According to Varma, water and sanitation go hand in hand and it is an important way to achieve efficient and equitable access, and of encouraging conservation and protection of water resources. This is in line with the World Water Day 2021 theme, Valuing Water.
“This year as we focus on valuing water, we must understand the value of water is about much more than its price – water has enormous and complex value for our households, food, culture, health, education, economics and the integrity of our natural environment. If we overlook any of these values, we risk mismanaging this finite, irreplaceable resource,” he said.
He urged stakeholders to amplify their voice during this World Water Day to raise awareness on the need to value water as part of wider efforts to support initiatives towards the achievement of Sustainable Development Goal (SDG) 6: water and sanitation for all by 2030.
“In the spirit of SDG 6, clean water and sanitation are basic human rights, and they should be easily accessible to all. We have sufficient fresh water on the planet to achieve this, and if we continue to invest in infrastructure and planning, we will be able to lift millions of people especially children out of the dangers posed by inadequate water supply, sanitation and hygiene,” Sachin added.
RB has also underscored the importance of working closely with communities and other stakeholders towards the sustainability of water interventions. Helping communities in both urban and rural areas take ownership of their water solutions and transferring that to their neighbours is one of the best ways to ensure these projects and interventions remain a part of people’s lives.
RB has partnered with Sanergy to accelerate access to safe sanitation services for the urban underserved population.
The on-going partnership is mapping out and developing effective campaigns that boost awareness on the urgent need for adopting innovative solutions that tackle sanitation and waste management gaps in Kenya’s cities sustainably.

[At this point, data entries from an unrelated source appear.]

What follows belongs to an exercise in optimizing a design on an open flow for small area and a short achievable clock period; a production flow would make more cautious choices.
Function was checked by simulation only, so behaviour that the tests miss may differ from the original.
Power figures rest on the tool's default switching activity, not on a simulated workload.

[design/flow/config.mk]
export PLATFORM = sky130hd
export DESIGN_NAME = zcpf_nec
export DESIGN_NICKNAME = zcpf_nec
export VERILOG_FILES = /design/flow/design.v
export SDC_FILE = /design/flow/constraint.sdc
export NUM_CORES = 4
export LEC_CHECK = 0
export CAP_MARGIN = 20
export CORE_MARGIN = 2
export CORE_UTILIZATION = 40
export SLEW_MARGIN = 20
[design/flow/constraint.sdc]
create_clock -name core_clock -period 4.5 [get_ports {clk}]
set_input_delay 0.9000 -clock core_clock [delete_from_list [all_inputs] [get_ports {clk}]]
set_output_delay 0.9000 -clock core_clock [all_outputs]
set_load 0.01 [all_outputs]
[design/flow/design.v]
module zcpf_nec (
    input  wire       clk,
    input  wire       rst,       
    input  wire       zc_in,     
    input  wire       ir_in,     
    input  wire       dt_tick,   
    input  wire       tb_tick,   
    input  wire [3:0] addr,
    input  wire [7:0] wdata,
    input  wire       rd,
    input  wire       wr,
    output reg  [7:0] rdata,
    output wire       gate_n
);
    localparam [7:0]  KICK_HALFCYCLES = 8'd200;
    localparam [4:0]  PULSE_CYCLES    = 5'd16;
    localparam [15:0] MARK_MIN  = 16'd787;
    localparam [15:0] SPACE_RPT = 16'd394;
    localparam [15:0] BIT_MIN   = 16'd56;
    localparam [15:0] BIT_MAX   = 16'd84;
    localparam [15:0] BIT_DISC  = 16'd168;
    localparam [15:0] LOW_MIN   = 16'd56;
    localparam [15:0] LOW_MAX   = 16'd252;
    localparam [1:0]  IR_IDLE_TICKS = 2'd2;
    localparam [2:0] S_IDLE    = 3'd0;
    localparam [2:0] S_MARK    = 3'd1;
    localparam [2:0] S_SPACE   = 3'd2;
    localparam [2:0] S_HIGHBIT = 3'd3;
    localparam [2:0] S_LOWBIT  = 3'd4;
    localparam [2:0] S_REPEAT  = 3'd5;
    localparam [3:0] A_LEVEL  = 4'h0;
    localparam [3:0] A_CTRL   = 4'h1;
    localparam [3:0] A_ANGLE  = 4'h2;
    localparam [3:0] A_STATUS = 4'h3;
    localparam [3:0] A_FLAGS  = 4'h4;
    localparam [3:0] A_HCCNT  = 4'h5;
    localparam [3:0] A_OVFCNT = 4'h6;
    localparam [3:0] A_IRSTAT = 4'h7;
    localparam [3:0] A_FRAME0 = 4'h8;
    localparam [3:0] A_FRAME1 = 4'h9;
    localparam [3:0] A_FRAME2 = 4'hA;
    localparam [3:0] A_FRAME3 = 4'hB;
    function [7:0] lut;
        input [3:0] idx;
        begin
            case (idx)
                4'd0:    lut = 8'd255;
                4'd1:    lut = 8'd230;
                4'd2:    lut = 8'd205;
                4'd3:    lut = 8'd180;
                4'd4:    lut = 8'd155;
                4'd5:    lut = 8'd130;
                4'd6:    lut = 8'd105;
                4'd7:    lut = 8'd80;
                4'd8:    lut = 8'd55;
                default: lut = 8'd30;
            endcase
        end
    endfunction
    localparam [7:0] LUT_FULL = 8'd30;    
    function [3:0] clamp_level;
        input [7:0] d;
        begin
            if (d[7])
                clamp_level = 4'd0;
            else if (d > 8'd9)
                clamp_level = 4'd9;
            else
                clamp_level = d[3:0];
        end
    endfunction
    reg  [2:0]  ir_state;
    reg  [7:0]  phase_angle;
    reg  [7:0]  dly_cnt;
    reg         dly_armed;
    reg         gate;
    reg         run;
    reg  [3:0]  level;
    reg         start_req;
    reg  [7:0]  kick_cnt;
    reg  [15:0] tb_cnt;
    reg  [7:0]  hc_cnt;
    reg  [7:0]  ovf_cnt;
    reg         ir_level;
    reg  [15:0] ir_last;
    reg  [31:0] acc;
    reg  [5:0]  bitcnt;
    reg  [31:0] frame;
    reg  [1:0]  ir_idle;
    reg         frame_rdy;
    reg         rpt_pend;
    reg         ovf_f;
    reg         zc_f;
    reg  [4:0]  pulse_cnt;    
    reg         zc_prev;      
    reg         ir_prev;      
    wire ir_now = ~ir_in;                  
    wire zc_ev  = zc_in & ~zc_prev;        
    wire ir_ev  = ir_now ^ ir_prev;        
    reg  [2:0]  n_ir_state;
    reg  [7:0]  n_phase_angle;
    reg  [7:0]  n_dly_cnt;
    reg         n_dly_armed;
    reg         n_gate;
    reg         n_run;
    reg  [3:0]  n_level;
    reg         n_start_req;
    reg  [7:0]  n_kick_cnt;
    reg  [15:0] n_tb_cnt;
    reg  [7:0]  n_hc_cnt;
    reg  [7:0]  n_ovf_cnt;
    reg         n_ir_level;
    reg  [15:0] n_ir_last;
    reg  [31:0] n_acc;
    reg  [5:0]  n_bitcnt;
    reg  [31:0] n_frame;
    reg  [1:0]  n_ir_idle;
    reg         n_frame_rdy;
    reg         n_rpt_pend;
    reg         n_ovf_f;
    reg         n_zc_f;
    reg  [4:0]  n_pulse_cnt;
    reg  [3:0]  lvl_n;
    reg         req;
    reg  [15:0] iv;
    reg         err;
    reg         bit_val;
    always @* begin
        n_ir_state    = ir_state;
        n_phase_angle = phase_angle;
        n_dly_cnt     = dly_cnt;
        n_dly_armed   = dly_armed;
        n_gate        = gate;
        n_run         = run;
        n_level       = level;
        n_start_req   = start_req;
        n_kick_cnt    = kick_cnt;
        n_tb_cnt      = tb_cnt;
        n_hc_cnt      = hc_cnt;
        n_ovf_cnt     = ovf_cnt;
        n_ir_level    = ir_level;
        n_ir_last     = ir_last;
        n_acc         = acc;
        n_bitcnt      = bitcnt;
        n_frame       = frame;
        n_ir_idle     = ir_idle;
        n_frame_rdy   = frame_rdy;
        n_rpt_pend    = rpt_pend;
        n_ovf_f       = ovf_f;
        n_zc_f        = zc_f;
        n_pulse_cnt   = (pulse_cnt != 5'd0) ? pulse_cnt - 5'd1 : 5'd0;
        lvl_n   = 4'd0;
        req     = 1'b0;
        iv      = 16'd0;
        err     = 1'b0;
        bit_val = 1'b0;
        if (wr) begin
            case (addr)
                A_LEVEL: begin
                    lvl_n       = clamp_level(wdata);
                    req         = n_start_req;
                    n_start_req = 1'b0;
                    n_level     = lvl_n;
                    if (lvl_n == 4'd0) begin
                        n_run         = 1'b0;
                        n_kick_cnt    = 8'd0;
                        n_phase_angle = lut(4'd0);
                    end else if (!n_run && req) begin
                        n_run         = 1'b1;
                        n_kick_cnt    = KICK_HALFCYCLES;
                        n_phase_angle = LUT_FULL;
                    end else if (!n_run) begin
                        n_phase_angle = lut(lvl_n);
                    end else if (n_kick_cnt != 8'd0) begin
                    end else begin
                        n_phase_angle = lut(lvl_n);
                    end
                end
                A_CTRL: begin
                    n_start_req = wdata[0];
                end
                A_FLAGS: begin
                    if (wdata[0]) n_frame_rdy = 1'b0;
                    if (wdata[1]) n_rpt_pend  = 1'b0;
                    if (wdata[2]) n_ovf_f     = 1'b0;
                    if (wdata[3]) n_zc_f      = 1'b0;
                end
                default: ;
            endcase
        end
        if (zc_ev) begin
            n_hc_cnt    = n_hc_cnt + 8'd1;
            n_zc_f      = 1'b1;
            n_dly_cnt   = n_phase_angle;
            n_dly_armed = 1'b1;
            if (n_run && (n_phase_angle <= LUT_FULL))
                n_gate = 1'b1;
            if (n_kick_cnt != 8'd0) begin
                n_kick_cnt = n_kick_cnt - 8'd1;
                if (n_kick_cnt == 8'd0)
                    n_phase_angle = lut(n_level);
            end
        end
        if (dt_tick && n_dly_armed) begin
            if (n_dly_cnt != 8'd0) begin
                n_dly_cnt = n_dly_cnt - 8'd1;
            end else begin
                n_dly_armed = 1'b0;
                if (n_run)
                    n_pulse_cnt = PULSE_CYCLES;
                n_gate = 1'b0;
            end
        end
        if (ir_ev) begin
            iv         = n_tb_cnt - n_ir_last;
            n_ir_last  = n_tb_cnt;
            n_ir_level = ir_now;
            n_ir_idle  = 2'd0;
            err        = 1'b0;
            case (n_ir_state)
                S_IDLE: begin
                    if (ir_now) begin
                        n_acc      = 32'd0;
                        n_bitcnt   = 6'd0;
                        n_ir_state = S_MARK;
                    end
                end
                S_MARK: begin
                    if (iv < MARK_MIN) err = 1'b1;
                    n_ir_state = S_SPACE;
                end
                S_SPACE: begin
                    if (iv < SPACE_RPT) n_ir_state = S_REPEAT;
                    else                n_ir_state = S_HIGHBIT;
                end
                S_HIGHBIT: begin
                    if (iv < BIT_MIN || iv > BIT_MAX) err = 1'b1;
                    n_ir_state = S_LOWBIT;
                end
                S_LOWBIT: begin
                    if (iv < LOW_MIN || iv > LOW_MAX) err = 1'b1;
                    bit_val    = (iv >= BIT_DISC);
                    n_acc      = {bit_val, n_acc[31:1]};
                    n_bitcnt   = n_bitcnt + 6'd1;
                    n_ir_state = S_HIGHBIT;
                end
                S_REPEAT: begin
                    if (iv >= BIT_MIN && iv <= BIT_MAX) n_rpt_pend = 1'b1;
                    else                                err = 1'b1;
                    n_ir_state = S_IDLE;
                end
                default: begin
                    n_ir_state = S_IDLE;
                end
            endcase
            if (err) begin
                n_ir_state = S_IDLE;
                n_bitcnt   = 6'd0;
            end else if (n_bitcnt == 6'd32) begin
                n_frame     = n_acc;
                n_frame_rdy = 1'b1;
                n_ir_state  = S_IDLE;
                n_bitcnt    = 6'd0;
            end
        end
        if (tb_tick) begin
            n_tb_cnt = n_tb_cnt + 16'd1;
            if (n_tb_cnt == 16'd0) begin
                n_ovf_cnt = n_ovf_cnt + 8'd1;
                n_ovf_f   = 1'b1;
                if (n_ir_idle < IR_IDLE_TICKS)
                    n_ir_idle = n_ir_idle + 2'd1;
                if (n_ir_idle >= IR_IDLE_TICKS)
                    n_rpt_pend = 1'b0;
            end
        end
    end
    reg [7:0] rd_view;
    always @* begin
        case (addr)
            A_LEVEL:  rd_view = {4'd0, level};
            A_CTRL:   rd_view = {7'd0, start_req};
            A_ANGLE:  rd_view = phase_angle;
            A_STATUS: rd_view = {3'd0, ir_level, dly_armed, gate,
                                 (kick_cnt != 8'd0), run};
            A_FLAGS:  rd_view = {4'd0, zc_f, ovf_f, rpt_pend, frame_rdy};
            A_HCCNT:  rd_view = hc_cnt;
            A_OVFCNT: rd_view = ovf_cnt;
            A_IRSTAT: rd_view = {ir_state, bitcnt[4:0]};
            A_FRAME0: rd_view = frame[7:0];
            A_FRAME1: rd_view = frame[15:8];
            A_FRAME2: rd_view = frame[23:16];
            A_FRAME3: rd_view = frame[31:24];
            default:  rd_view = 8'd0;
        endcase
    end
    always @(posedge clk) begin
        zc_prev <= zc_in;
        ir_prev <= ir_now;
        if (rst) begin
            ir_state    <= S_IDLE;
            phase_angle <= lut(4'd0);
            dly_cnt     <= 8'd0;
            dly_armed   <= 1'b0;
            gate        <= 1'b0;
            run         <= 1'b0;
            level       <= 4'd0;
            start_req   <= 1'b0;
            kick_cnt    <= 8'd0;
            tb_cnt      <= 16'd0;
            hc_cnt      <= 8'd0;
            ovf_cnt     <= 8'd0;
            ir_level    <= 1'b0;
            ir_last     <= 16'd0;
            acc         <= 32'd0;
            bitcnt      <= 6'd0;
            frame       <= 32'd0;
            ir_idle     <= 2'd0;
            frame_rdy   <= 1'b0;
            rpt_pend    <= 1'b0;
            ovf_f       <= 1'b0;
            zc_f        <= 1'b0;
            pulse_cnt   <= 5'd0;
            rdata       <= 8'd0;
        end else begin
            ir_state    <= n_ir_state;
            phase_angle <= n_phase_angle;
            dly_cnt     <= n_dly_cnt;
            dly_armed   <= n_dly_armed;
            gate        <= n_gate;
            run         <= n_run;
            level       <= n_level;
            start_req   <= n_start_req;
            kick_cnt    <= n_kick_cnt;
            tb_cnt      <= n_tb_cnt;
            hc_cnt      <= n_hc_cnt;
            ovf_cnt     <= n_ovf_cnt;
            ir_level    <= n_ir_level;
            ir_last     <= n_ir_last;
            acc         <= n_acc;
            bitcnt      <= n_bitcnt;
            frame       <= n_frame;
            ir_idle     <= n_ir_idle;
            frame_rdy   <= n_frame_rdy;
            rpt_pend    <= n_rpt_pend;
            ovf_f       <= n_ovf_f;
            zc_f        <= n_zc_f;
            pulse_cnt   <= n_pulse_cnt;
            if (rd)
                rdata <= rd_view;
        end
    end
    assign gate_n = ~(gate | (pulse_cnt != 5'd0));
endmodule
[design/flow/run.sh]
#!/bin/bash
# synth_recipe.tcl (not shown) runs the flow's synth.tcl, then flattens the netlist and writes it again
# the make line also repeats each setting of config.mk as NAME=value (left out here)
make -C /OpenROAD-flow-scripts/flow DESIGN_CONFIG=/design/flow/config.mk WORK_HOME=/design/flow/orfs CLKGATE_MAP_FILE= SYNTH_SCRIPT=/design/flow/synth_recipe.tcl finish
==> impl_metrics.env <==
export IMPL_min_from="pulse_cnt[0]"
export IMPL_drt_total_wl_mm=26.45
export IMPL_cts_setup_buffers=0
export IMPL_power_mw=4.398
export IMPL_ctsRootBufferMaster="clkbuf_16"
export IMPL_post_drt_wl_per_cell_um=16.60
export IMPL_yosysWarnings=1
export IMPL_die_h_um=162.2
export IMPL_timing_fmax_mhz=238.0
export IMPL_rsz0062_at_grt="false"
export IMPL_setup_ws_ns=0.2982
export IMPL_firstDrtPassIters=6
export IMPL_slew_viol_final=0
export IMPL_drcViolationCount=0
export IMPL_fin_nets=1313
export IMPL_rr_endpoint="frame[0]"
export IMPL_place_hpwl_mm=18.59
export IMPL_seq_area_sq_um=3503
export IMPL_die_area_sq_um=26310
export IMPL_cts_htree_levels=4
export IMPL_start_util_pct=40.92
export IMPL_min_period_ns=4.202
export IMPL_path_common_cell="ha_1"
export IMPL_critical_path_cell_chain="clkdlybuf4s50_1 > or4_1 > or3_1 > ha_1 > a21oi_1 > nand2b_1 > nand2_1 > ha_1 > o21a_1 > o22a_1 > nor4_2 > buf_4 > nor2_1 > a311o_1"
export IMPL_multi_input_area_sq_um=5998
export IMPL_synthCells=1248
export IMPL_ir_drop_uv=321.1
export IMPL_fin_setup_tns_ns=0
export IMPL_cts_max_path_buffers=2
export IMPL_clock_sinks=175
export IMPL_drt_iter0_markers=777
export IMPL_grt_overflow=0
export IMPL_port_buffers=28
export IMPL_powerDensity_nw_per_um2=387.0
export IMPL_worst_ep_arrival_time_ns=4.52
export IMPL_cp_required_ns=4.82
export IMPL_maxSlewHeadroom_pct=36.50
export IMPL_syn_area_sq_um=10010
export IMPL_core_sq_um=24460
export IMPL_min_path_type="reg2reg"
export IMPL_reg2reg_depth=15
export IMPL_worstReg2RegStart="tb_cnt[0]"
export IMPL_endpoint_kind="flop"
export IMPL_pre_cts_slack_ns=-0.1339
export IMPL_cp_max_fo=12
export IMPL_synth_edf_count=0
export IMPL_fillers=2368
export IMPL_fp_row_count=57
export IMPL_outcome="timing/DRC/antenna clean"
export IMPL_syn2layout_area_growth_pct=13.54
export IMPL_pin_count=29
export IMPL_insertion_delay_ns=0.44
export IMPL_period_share_pct=93.37
export IMPL_die_w_um=162.2
export IMPL_critPathLaunchType="input port"
export IMPL_ant_nets=0
export IMPL_max_slew_worst_pin_slew_ns=0.9515
export IMPL_diodes=0
export IMPL_vias_per_cell=5.697
export IMPL_fin_hold_ws_ns=0.4407
export IMPL_first_global_vias=8491
export IMPL_seq_area_frac_synth_pct=35.00
export IMPL_cts_buffers_inserted=17
export IMPL_cp_slowest_stage_delay_ns=0.55
export IMPL_stdcell_area_sq_um=11360
export IMPL_yosysUniqueCellTypes=78
export IMPL_yosys_most_used_dff="dfxtp_1"
export IMPL_grt_max_degree=66
export IMPL_r2r_setup_slack_ns=0.41
export IMPL_track_usage_pct=20.61
export IMPL_setup_viol=0
export IMPL_critPathSlowestCell="or4_1"
export IMPL_place_gp_congestion=0.9274
export IMPL_ys_ff_latch=175
export IMPL_clock_skew_ns=0.008243
export IMPL_hold_depth=1
export IMPL_total_leakage_power_nw=4.144
export IMPL_antenna_found_initial=0
export IMPL_placed_area_sq_um=10750
export IMPL_cts_reportedPaths_clkPinSlew_ns=0.08
export IMPL_worst_setup_path_type="in2reg"
export IMPL_cts_repair_resized=0
export IMPL_holdPathEnd="pulse_cnt[0]"
export IMPL_cap_violations=0
export IMPL_async_reset_ff_share_pct=0
export IMPL_syn_avg_cell_area_sq_um=8.021
export IMPL_vias=9075
export IMPL_grt_pass1_wl_mm=44.47
export IMPL_cts_tree="done"
export IMPL_synthesis_nets=1305
export IMPL_hold_viol_final=0
export IMPL_cts_hold_buf=0
export IMPL_drive_gt1_share_pct=10.24
## synthesized netlist by cell type (17+ instances only)
cell type | n | area, sq um
xor2_1 | 37 | 324.1
a21oi_1 | 73 | 365.4
nand4_1 | 20 | 125.1
a211oi_1 | 47 | 352.8
xnor2_1 | 22 | 192.7
nor3_1 | 30 | 150.1
and3_1 | 18 | 112.6
a22oi_1 | 38 | 285.3
mux2i_1 | 17 | 170.2
inv_1 | 41 | 153.9
o21ai_0 | 55 | 275.3
a211oi_2 | 21 | 262.8
nor2_1 | 169 | 634.4
clkbuf_1 | 78 | 292.8
nand3_1 | 27 | 135.1
nand2_1 | 119 | 446.7
ha_1 | 36 | 450.4
dfxtp_1 | 175 | 3503
## per-stage QoR
step	util, %	instances
floorplan	-	1248
global placement	43.96	1561
detailed placement	43.96	1561
CTS	46.41	1593
global route	46.46	1593
finish	46.46	1593
## critical path: cells and delay by family
kind / cells / cell delay [ns]
AOI/OAI and AO/OA: 4 / 0.83
adders and majority gates: 2 / 0.50
buffers and inverters: 2 / 0.64
and+or+nand+nor: 6 / 1.64
## metal layers
| layer | track usage (%) | vias up | wire, um |
|---|---|---|---|
| li1 | - | 4539 | - |
| met1 | 30.19 | 4285 | 13270 |
| met2 | 31.88 | 224 | 11650 |
| met3 | 2.835 | 27 | 1180 |
| met4 | 5.270 | 0 | 345 |
| met5 | 0 | - | 0 |
## how the worst max path moves through the flow
| stage | startpoint | end | cells past startpoint |
|---|---|---|---|
| 4_1_cts | wdata[6] | phase_angle[7] | 14 |
| 2_1_floorplan | wdata[6] | phase_angle[0] | 15 |
| 3_5_place_dp | wdata[6] | phase_angle[7] | 14 |
| 5_1_grt | wdata[5] | phase_angle[7] | 14 |
| 3_3_place_gp | wdata[6] | phase_angle[7] | 14 |
| 6_report | wdata[6] | phase_angle[7] | 14 |
## power breakdown
part           switching [mW]  internal, mW
registers              0.0961          1.64
clock network           0.719         0.797
logic                   0.638         0.506
total                    1.45          2.94
## layout by cell type (no fill, tap or decap), types with 7 or more instances in the layout
cell,n
dfxtp_1,175
nor2_1,169
nand2_1,119
a21oi_1,73
buf_4,55
o21ai_0,54
a211oi_1,47
inv_1,41
a22oi_1,38
xor2_1,37
ha_1,36
nor3_1,30
nand3_1,27
clkdlybuf4s50_1,27
xnor2_1,21
nand4_1,20
a211oi_2,20
and3_1,18
mux2i_1,17
clkbuf_16,17
or3_1,11
o211ai_1,11
a31oi_1,11
nand2b_1,10
nor2b_1,9
a22o_1,9
nor4_1,8
and2_1,8
a32oi_1,8
a21o_1,7
o22ai_1,7
## layout make-up
type | instances | share of cell area (%)
sequential | 175 | 30.83
clock buffer | 18 | 3.776
multi-input combinational | 938 | 52.78
clock inverter | 14 | 1.508
tap | 324 | 3.567
inverter | 41 | 1.354
timing repair buffer | 83 | 6.187
## registers in the layout (all words and copies together) (netlist names), 2 cells and up
signal and flops:
acc 32, bitcnt 6, dly_cnt 8, frame 32, hc_cnt 8, ir_idle 2
ir_last 16, ir_state 3, kick_cnt 8, level 4, ovf_cnt 8, phase_angle 8
pulse_cnt 5, rdata 8, tb_cnt 16
## kinds of logic (layout without fill, tap and decap cells)
logic type / Yosys count / in the layout / share of synthesized area (%)
multiplexers: 23 / 23 / 2.487
AO/OA/AOI/OAI: 360 / 360 / 25.83
buffers and inverters: 135 / 156 / 5.437
adder cells (fa/ha/maj): 37 / 37 / 4.700
flip-flops: 175 / 175 / 35.00
XOR/XNOR: 59 / 59 / 5.162
AND/OR/NAND/NOR: 459 / 459 / 21.39

==> afterwards: timing with drivers on the ports <==
How much do the figures lean on ideal ports? The routed layout below was timed once more, with nothing changed but the port constraints. Step 1 sets driving cells, clkbuf_16 on the clock port and buf_2 on the other inputs (assumed; they add their load-dependent delay and slew). Step 2 adds t to the input delays and takes it off the output delays; t is the mean of the earliest and latest rising clock arrival at the registers after step 1. Input paths then give back, and output paths get back, about the clock's delay inside the block. Three values: ideal ports, drivers, drivers and shift; two values: the first two.
shift t [ns]: 0.478
setup slack, ns: 0.298 / 0.323 / -0.156
slew at the worst register clock pin (ns): 0.08 / 0.08
Met with ideal ports but missed after step 2: setup timing in this run. The setup slack of this run moves by +0.025 ns with the drivers and by -0.454 ns with both steps.
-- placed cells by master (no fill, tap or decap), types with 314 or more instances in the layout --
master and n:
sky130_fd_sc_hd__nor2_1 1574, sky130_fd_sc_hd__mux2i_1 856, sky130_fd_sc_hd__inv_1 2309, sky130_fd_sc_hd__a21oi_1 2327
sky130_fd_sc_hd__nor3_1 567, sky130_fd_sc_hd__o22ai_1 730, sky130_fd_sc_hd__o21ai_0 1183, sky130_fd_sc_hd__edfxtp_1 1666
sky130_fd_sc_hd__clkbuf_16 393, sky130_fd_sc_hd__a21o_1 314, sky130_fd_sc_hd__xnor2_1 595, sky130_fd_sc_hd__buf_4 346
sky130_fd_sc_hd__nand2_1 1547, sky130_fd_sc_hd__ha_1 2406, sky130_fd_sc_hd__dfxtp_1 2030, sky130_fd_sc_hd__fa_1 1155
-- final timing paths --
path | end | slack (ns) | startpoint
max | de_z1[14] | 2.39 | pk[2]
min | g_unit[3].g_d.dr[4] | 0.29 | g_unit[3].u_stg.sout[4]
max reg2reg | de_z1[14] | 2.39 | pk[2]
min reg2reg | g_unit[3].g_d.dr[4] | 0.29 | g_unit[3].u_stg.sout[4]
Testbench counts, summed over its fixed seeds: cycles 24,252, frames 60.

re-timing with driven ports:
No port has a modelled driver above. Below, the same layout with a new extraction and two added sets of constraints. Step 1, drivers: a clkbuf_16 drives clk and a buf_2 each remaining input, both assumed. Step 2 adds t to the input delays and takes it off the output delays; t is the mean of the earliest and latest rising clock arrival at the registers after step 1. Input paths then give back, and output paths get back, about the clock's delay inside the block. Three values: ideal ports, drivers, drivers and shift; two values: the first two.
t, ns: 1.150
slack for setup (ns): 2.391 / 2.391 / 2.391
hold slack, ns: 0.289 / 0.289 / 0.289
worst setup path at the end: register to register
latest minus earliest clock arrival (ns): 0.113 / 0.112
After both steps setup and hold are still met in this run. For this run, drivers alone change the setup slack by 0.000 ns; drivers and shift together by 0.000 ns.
This design comes from an exercise in tuning for small area, a short achievable clock period and few clock cycles per item on the open sky130 flow, not from production work.
Only simulation tests tie the RTL to the original design; equivalence was not proved.
No activity file was given, so power comes from the tool's default toggle rates.

[flow/config.mk]
export PLATFORM = sky130hd
export DESIGN_NAME = tkg_core
export DESIGN_NICKNAME = tkg_core
export VERILOG_FILES = /design/flow/design.v
export SDC_FILE = /design/flow/constraint.sdc
export NUM_CORES = 4
export LEC_CHECK = 0
export CAP_MARGIN = 20
export CORE_MARGIN = 2
export CORE_UTILIZATION = 40
export SLEW_MARGIN = 20
[flow/constraint.sdc]
create_clock -name core_clock -period 8.0 [get_ports {clk}]
set_input_delay 1.6000 -clock core_clock [delete_from_list [all_inputs] [get_ports {clk}]]
set_output_delay 1.6000 -clock core_clock [all_outputs]
set_load 0.01 [all_outputs]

“Cities today are growing rapidly. In Kenya, 10 million urban residents live in slums without adequate essential water and sanitation services for their survival. As such, there is need to implement inclusive non-conventional solutions that can be scaled quickly and that evolve as cities grow. We are excited that our dry container-based sanitation solution has demonstrated its feasibility to scale and reach urban residents living in non-sewered areas sustainably,” said Sanergy Chief Operating Officer Titus Kuria.
Sanergy’s sanitation solution serves more than 140,000 underserved urban residents of Nairobi and Kisumu every single day and its dry-container based nature is a distinct advantage as it saves on the water resource, which is highly scarce in Kenya today.